● What the exercise asks:
Reproduce exactly the lines below from the one containing "After elaboration in" through the one containing "- muxes and demuxes: 42", including both, and nothing else.

● Records supplied:

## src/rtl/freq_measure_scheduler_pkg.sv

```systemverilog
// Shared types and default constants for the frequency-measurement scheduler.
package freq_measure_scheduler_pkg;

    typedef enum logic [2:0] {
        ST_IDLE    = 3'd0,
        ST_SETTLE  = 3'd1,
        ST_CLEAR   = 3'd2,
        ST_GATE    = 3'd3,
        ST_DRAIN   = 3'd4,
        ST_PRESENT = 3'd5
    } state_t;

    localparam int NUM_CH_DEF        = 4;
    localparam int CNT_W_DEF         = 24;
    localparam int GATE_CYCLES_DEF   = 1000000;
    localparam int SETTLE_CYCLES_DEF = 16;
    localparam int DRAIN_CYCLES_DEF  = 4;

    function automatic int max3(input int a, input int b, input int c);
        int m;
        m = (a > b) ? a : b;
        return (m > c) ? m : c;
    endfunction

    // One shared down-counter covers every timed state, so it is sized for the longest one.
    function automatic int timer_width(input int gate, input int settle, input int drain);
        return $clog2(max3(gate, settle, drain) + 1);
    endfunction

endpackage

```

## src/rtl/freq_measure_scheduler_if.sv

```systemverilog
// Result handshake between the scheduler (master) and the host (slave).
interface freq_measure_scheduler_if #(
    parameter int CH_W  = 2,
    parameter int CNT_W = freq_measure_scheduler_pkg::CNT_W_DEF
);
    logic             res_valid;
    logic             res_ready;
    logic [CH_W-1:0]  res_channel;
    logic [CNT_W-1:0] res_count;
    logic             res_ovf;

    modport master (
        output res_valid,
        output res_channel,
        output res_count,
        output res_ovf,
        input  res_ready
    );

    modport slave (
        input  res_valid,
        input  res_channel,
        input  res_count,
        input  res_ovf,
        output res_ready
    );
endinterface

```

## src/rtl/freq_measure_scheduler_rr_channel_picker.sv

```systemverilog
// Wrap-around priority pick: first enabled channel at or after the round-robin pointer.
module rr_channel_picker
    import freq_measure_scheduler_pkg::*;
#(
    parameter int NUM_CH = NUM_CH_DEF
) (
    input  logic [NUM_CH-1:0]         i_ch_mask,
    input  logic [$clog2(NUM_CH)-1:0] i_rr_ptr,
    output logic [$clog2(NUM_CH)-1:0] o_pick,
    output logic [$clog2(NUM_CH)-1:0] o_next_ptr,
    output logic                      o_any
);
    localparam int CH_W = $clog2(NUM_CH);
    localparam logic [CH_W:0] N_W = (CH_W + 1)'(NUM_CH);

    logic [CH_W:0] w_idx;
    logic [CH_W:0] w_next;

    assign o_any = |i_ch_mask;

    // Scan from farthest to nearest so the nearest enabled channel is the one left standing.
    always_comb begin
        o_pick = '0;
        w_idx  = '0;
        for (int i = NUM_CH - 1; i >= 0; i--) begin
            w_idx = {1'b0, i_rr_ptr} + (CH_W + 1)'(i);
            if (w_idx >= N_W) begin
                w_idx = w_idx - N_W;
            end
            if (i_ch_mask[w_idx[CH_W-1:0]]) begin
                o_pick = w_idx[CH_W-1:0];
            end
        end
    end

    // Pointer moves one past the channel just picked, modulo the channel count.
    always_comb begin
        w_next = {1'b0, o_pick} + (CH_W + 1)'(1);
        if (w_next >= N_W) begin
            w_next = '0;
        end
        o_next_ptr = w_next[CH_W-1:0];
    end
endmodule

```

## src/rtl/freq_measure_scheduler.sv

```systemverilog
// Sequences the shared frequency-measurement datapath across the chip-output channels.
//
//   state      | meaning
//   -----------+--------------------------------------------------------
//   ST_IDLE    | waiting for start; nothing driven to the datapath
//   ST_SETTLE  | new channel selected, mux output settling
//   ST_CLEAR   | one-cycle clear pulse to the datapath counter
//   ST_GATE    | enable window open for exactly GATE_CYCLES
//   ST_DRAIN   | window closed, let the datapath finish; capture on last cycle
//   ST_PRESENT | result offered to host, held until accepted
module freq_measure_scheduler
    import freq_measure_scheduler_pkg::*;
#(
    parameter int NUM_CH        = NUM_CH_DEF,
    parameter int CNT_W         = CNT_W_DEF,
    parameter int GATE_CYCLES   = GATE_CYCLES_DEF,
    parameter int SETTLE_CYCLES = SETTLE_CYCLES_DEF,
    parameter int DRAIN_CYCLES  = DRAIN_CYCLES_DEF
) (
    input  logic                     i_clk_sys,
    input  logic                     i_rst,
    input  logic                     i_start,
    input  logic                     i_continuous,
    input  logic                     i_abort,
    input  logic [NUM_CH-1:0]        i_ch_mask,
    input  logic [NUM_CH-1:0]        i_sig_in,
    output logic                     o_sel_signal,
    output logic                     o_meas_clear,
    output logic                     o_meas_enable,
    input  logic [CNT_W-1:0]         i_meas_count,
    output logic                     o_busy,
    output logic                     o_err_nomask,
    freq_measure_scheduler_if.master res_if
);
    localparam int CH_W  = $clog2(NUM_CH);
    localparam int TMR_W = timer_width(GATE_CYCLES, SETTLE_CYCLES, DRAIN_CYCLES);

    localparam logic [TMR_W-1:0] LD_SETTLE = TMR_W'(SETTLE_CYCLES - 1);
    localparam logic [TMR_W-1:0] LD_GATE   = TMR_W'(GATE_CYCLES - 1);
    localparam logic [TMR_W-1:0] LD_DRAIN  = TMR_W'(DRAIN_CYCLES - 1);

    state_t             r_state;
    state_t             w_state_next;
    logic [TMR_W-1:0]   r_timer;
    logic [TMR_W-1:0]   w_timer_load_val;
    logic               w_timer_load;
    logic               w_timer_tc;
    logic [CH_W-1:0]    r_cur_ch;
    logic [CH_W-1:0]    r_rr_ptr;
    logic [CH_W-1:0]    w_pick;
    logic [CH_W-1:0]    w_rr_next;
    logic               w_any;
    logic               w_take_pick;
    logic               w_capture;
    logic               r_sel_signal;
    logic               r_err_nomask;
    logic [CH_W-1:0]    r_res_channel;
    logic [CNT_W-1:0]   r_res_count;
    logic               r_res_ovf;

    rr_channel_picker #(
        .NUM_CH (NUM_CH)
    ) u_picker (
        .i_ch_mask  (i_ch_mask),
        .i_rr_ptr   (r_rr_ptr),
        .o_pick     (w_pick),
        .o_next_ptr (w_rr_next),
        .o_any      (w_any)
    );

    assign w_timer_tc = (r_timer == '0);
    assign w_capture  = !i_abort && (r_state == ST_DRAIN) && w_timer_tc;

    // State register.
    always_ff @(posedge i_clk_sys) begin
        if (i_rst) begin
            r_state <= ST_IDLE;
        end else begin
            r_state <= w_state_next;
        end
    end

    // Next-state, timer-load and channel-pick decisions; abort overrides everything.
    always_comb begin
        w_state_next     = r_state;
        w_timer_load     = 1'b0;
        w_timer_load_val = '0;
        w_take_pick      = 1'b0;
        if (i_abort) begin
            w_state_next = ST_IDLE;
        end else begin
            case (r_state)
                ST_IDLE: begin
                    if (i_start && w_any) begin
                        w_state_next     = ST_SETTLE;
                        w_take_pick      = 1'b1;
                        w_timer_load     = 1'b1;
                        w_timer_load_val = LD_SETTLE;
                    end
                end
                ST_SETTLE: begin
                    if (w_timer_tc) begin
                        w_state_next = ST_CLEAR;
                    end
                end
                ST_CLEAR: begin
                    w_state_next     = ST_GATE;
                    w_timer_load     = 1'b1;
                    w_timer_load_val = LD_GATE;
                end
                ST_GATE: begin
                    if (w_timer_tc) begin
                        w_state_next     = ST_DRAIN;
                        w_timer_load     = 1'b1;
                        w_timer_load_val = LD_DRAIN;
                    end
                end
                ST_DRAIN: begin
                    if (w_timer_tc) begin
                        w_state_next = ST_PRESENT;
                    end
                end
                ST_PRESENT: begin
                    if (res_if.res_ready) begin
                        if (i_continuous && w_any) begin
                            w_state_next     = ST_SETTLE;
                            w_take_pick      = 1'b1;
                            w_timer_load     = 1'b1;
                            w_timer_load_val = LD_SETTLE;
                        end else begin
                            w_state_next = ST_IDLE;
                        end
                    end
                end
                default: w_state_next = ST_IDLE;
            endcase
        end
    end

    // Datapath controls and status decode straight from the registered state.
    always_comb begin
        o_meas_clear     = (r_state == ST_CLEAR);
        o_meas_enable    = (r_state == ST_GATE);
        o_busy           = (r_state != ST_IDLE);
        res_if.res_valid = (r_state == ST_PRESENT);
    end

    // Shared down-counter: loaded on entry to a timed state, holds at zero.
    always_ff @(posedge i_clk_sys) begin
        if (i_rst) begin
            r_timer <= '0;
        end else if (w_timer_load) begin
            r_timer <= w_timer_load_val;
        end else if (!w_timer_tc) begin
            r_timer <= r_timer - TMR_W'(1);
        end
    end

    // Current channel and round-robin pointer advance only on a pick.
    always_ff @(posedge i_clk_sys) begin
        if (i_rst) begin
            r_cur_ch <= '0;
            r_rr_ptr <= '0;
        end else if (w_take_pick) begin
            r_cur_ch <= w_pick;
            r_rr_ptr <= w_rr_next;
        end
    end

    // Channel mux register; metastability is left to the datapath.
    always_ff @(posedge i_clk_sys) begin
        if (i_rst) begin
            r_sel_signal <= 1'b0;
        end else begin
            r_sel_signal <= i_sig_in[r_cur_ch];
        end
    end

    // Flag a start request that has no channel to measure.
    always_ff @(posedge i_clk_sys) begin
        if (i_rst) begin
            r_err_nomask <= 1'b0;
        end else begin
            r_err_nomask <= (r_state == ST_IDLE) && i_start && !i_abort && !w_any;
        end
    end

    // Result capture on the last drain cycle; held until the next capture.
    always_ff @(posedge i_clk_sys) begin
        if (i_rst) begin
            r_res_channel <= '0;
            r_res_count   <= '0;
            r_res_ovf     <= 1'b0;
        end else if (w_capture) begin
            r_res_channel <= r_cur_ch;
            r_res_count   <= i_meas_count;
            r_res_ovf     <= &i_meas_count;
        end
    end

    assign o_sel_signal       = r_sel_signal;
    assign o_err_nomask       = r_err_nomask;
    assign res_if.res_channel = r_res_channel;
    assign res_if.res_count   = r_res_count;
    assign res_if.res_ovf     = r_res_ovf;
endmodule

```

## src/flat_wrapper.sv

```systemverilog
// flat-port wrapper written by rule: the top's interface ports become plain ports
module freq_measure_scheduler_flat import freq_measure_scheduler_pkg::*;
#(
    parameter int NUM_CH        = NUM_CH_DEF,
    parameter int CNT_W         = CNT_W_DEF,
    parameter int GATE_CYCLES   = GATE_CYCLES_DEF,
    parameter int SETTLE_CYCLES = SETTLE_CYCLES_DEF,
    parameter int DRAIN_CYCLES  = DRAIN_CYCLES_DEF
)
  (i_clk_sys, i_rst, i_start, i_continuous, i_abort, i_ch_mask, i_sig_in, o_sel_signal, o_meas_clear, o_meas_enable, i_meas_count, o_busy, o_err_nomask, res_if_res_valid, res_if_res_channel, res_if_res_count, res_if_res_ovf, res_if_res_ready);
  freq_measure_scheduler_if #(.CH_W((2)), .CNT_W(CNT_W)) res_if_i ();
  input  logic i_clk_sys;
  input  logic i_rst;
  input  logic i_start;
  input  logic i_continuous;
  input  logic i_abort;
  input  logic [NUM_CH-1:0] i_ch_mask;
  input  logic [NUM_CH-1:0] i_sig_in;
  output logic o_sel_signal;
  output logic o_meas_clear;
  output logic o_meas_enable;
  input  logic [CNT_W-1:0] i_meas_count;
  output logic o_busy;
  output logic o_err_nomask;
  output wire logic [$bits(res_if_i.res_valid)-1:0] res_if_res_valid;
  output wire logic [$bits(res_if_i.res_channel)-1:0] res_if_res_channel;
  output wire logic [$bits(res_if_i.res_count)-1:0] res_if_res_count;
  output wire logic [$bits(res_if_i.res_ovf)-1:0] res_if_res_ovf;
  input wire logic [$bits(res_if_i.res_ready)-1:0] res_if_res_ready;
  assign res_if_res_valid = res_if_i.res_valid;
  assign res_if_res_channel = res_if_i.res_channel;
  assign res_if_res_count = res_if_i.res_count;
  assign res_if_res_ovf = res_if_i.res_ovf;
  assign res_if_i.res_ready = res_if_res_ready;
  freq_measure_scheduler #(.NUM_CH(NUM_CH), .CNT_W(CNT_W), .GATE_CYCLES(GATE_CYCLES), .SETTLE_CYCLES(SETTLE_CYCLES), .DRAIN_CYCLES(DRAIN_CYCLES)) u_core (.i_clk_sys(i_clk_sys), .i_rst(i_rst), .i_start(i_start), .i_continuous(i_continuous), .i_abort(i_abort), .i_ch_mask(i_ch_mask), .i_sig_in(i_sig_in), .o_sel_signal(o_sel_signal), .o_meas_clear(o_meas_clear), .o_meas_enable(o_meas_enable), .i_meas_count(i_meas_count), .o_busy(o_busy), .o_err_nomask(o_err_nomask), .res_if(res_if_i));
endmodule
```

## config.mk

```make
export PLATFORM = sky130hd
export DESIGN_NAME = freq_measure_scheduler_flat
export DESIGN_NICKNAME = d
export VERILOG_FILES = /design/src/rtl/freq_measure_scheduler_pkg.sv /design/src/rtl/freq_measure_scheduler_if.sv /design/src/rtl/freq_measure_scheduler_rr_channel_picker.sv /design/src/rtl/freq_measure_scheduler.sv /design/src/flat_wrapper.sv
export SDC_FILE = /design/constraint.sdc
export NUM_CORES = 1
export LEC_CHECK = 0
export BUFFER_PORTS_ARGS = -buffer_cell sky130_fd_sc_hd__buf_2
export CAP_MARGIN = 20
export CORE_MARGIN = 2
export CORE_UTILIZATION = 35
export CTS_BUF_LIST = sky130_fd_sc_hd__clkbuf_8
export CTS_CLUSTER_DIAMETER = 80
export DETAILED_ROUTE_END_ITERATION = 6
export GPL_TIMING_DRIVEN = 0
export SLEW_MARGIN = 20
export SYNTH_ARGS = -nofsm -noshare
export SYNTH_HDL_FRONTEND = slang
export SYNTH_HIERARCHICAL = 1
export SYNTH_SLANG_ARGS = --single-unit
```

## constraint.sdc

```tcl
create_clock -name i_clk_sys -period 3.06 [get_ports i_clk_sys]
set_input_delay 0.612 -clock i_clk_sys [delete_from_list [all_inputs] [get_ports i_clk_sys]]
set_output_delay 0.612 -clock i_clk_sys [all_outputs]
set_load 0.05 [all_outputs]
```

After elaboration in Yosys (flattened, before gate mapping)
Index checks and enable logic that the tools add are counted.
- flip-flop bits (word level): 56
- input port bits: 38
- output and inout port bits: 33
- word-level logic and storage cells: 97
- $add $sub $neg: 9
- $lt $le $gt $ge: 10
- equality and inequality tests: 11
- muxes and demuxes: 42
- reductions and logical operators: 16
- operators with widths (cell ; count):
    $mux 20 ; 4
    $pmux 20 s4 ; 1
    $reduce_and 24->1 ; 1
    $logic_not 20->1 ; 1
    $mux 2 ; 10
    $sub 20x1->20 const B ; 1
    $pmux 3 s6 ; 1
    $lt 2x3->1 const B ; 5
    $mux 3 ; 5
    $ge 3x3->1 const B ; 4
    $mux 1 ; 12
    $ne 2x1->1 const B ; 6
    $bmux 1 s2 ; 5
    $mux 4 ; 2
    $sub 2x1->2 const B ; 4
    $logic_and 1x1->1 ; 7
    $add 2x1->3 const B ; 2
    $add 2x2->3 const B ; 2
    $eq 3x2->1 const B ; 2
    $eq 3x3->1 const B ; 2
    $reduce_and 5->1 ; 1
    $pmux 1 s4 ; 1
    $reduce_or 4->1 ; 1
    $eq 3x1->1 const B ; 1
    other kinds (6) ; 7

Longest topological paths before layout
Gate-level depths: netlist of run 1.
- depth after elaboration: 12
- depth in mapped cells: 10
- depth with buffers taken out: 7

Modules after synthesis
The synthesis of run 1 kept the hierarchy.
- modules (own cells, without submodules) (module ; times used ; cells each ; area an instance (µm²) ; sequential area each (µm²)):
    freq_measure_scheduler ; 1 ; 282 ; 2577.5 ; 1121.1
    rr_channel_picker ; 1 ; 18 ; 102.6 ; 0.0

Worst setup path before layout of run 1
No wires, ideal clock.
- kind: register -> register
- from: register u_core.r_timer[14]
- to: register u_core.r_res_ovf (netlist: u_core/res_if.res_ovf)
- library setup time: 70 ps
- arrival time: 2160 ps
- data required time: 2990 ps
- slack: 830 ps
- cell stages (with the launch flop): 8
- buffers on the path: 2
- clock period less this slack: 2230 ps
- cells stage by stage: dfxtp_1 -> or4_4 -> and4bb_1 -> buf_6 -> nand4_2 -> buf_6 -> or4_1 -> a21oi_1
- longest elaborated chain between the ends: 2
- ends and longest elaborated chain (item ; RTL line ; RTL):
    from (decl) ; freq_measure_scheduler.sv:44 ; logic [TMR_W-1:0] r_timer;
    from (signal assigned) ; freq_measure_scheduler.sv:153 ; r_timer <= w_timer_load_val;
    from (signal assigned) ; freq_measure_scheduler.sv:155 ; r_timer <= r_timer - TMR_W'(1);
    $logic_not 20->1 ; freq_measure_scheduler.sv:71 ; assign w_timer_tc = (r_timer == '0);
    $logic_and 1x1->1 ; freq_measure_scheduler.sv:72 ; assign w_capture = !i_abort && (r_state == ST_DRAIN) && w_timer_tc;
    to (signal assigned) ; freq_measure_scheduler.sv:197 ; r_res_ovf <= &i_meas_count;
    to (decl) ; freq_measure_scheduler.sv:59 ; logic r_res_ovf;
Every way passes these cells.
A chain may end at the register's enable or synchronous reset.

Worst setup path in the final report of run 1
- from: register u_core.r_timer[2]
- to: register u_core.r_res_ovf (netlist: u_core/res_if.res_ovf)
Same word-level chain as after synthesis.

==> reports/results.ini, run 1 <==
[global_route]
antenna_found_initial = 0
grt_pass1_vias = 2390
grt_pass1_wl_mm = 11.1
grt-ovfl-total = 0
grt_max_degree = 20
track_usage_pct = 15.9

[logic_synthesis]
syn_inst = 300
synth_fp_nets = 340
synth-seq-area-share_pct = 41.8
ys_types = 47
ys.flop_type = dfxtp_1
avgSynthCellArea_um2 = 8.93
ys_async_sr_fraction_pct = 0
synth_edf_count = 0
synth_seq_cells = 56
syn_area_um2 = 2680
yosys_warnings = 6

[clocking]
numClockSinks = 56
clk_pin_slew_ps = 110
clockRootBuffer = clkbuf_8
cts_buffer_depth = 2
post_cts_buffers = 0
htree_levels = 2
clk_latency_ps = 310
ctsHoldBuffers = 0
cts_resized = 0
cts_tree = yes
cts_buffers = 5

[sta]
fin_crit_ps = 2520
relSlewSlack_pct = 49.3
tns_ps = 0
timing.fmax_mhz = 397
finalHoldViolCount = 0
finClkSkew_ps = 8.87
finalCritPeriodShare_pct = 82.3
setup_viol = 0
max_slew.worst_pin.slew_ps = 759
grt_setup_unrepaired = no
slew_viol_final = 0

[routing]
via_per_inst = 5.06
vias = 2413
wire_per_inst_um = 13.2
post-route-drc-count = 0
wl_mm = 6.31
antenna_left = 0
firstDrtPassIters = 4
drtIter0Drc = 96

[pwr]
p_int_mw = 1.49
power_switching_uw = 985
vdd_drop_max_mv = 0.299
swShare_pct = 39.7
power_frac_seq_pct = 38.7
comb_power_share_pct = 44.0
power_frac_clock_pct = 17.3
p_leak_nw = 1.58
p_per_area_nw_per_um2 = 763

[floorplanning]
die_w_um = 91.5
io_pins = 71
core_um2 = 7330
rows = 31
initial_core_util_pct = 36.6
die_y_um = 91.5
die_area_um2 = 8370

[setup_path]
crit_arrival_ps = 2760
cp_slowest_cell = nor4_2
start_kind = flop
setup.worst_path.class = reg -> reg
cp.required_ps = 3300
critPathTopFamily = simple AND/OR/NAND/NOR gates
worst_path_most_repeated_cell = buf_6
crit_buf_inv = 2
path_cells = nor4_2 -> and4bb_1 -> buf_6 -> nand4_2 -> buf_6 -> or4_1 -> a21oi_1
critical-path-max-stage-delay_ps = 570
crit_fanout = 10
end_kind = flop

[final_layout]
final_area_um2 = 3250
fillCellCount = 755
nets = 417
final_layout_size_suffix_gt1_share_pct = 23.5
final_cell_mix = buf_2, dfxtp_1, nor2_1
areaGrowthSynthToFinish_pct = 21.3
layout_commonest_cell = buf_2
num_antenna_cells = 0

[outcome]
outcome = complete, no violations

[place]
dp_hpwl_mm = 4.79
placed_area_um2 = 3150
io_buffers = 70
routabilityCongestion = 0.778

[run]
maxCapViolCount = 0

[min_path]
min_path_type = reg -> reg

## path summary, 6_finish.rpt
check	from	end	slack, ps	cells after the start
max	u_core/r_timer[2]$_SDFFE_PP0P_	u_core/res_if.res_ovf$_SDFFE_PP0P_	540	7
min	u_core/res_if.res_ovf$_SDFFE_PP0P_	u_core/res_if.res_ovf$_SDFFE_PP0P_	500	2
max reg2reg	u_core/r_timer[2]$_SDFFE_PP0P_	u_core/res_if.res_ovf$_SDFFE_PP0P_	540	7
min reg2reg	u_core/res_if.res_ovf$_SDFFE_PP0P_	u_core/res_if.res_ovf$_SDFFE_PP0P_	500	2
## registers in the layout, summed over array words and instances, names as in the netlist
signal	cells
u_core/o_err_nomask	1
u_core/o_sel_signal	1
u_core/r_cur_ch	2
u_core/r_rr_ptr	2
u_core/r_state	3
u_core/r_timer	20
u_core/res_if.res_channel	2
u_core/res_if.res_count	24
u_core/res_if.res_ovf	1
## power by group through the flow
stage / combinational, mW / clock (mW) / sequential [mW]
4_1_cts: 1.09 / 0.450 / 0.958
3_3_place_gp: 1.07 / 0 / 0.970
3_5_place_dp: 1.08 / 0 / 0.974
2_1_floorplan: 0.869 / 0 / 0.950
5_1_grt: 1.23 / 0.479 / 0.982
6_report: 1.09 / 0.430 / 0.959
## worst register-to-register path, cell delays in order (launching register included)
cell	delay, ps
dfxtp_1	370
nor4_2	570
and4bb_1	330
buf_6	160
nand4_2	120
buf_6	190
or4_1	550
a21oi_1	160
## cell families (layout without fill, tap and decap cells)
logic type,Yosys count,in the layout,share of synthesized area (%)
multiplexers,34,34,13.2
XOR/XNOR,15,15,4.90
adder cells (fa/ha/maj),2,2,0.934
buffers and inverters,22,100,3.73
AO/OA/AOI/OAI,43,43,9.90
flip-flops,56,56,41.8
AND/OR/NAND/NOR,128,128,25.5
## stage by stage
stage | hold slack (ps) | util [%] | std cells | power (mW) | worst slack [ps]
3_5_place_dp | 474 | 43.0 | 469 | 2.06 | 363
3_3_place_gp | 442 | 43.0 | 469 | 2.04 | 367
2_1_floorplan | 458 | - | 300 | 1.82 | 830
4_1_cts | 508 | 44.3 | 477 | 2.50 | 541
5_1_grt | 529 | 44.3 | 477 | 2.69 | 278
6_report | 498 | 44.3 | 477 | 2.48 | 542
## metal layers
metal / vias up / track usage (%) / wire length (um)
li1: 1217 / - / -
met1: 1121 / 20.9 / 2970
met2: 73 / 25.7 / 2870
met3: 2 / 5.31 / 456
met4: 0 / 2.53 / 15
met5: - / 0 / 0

● Answer for the task:
After elaboration in Yosys (flattened, before gate mapping)
Index checks and enable logic that the tools add are counted.
- flip-flop bits (word level): 56
- input port bits: 38
- output and inout port bits: 33
- word-level logic and storage cells: 97
- $add $sub $neg: 9
- $lt $le $gt $ge: 10
- equality and inequality tests: 11
- muxes and demuxes: 42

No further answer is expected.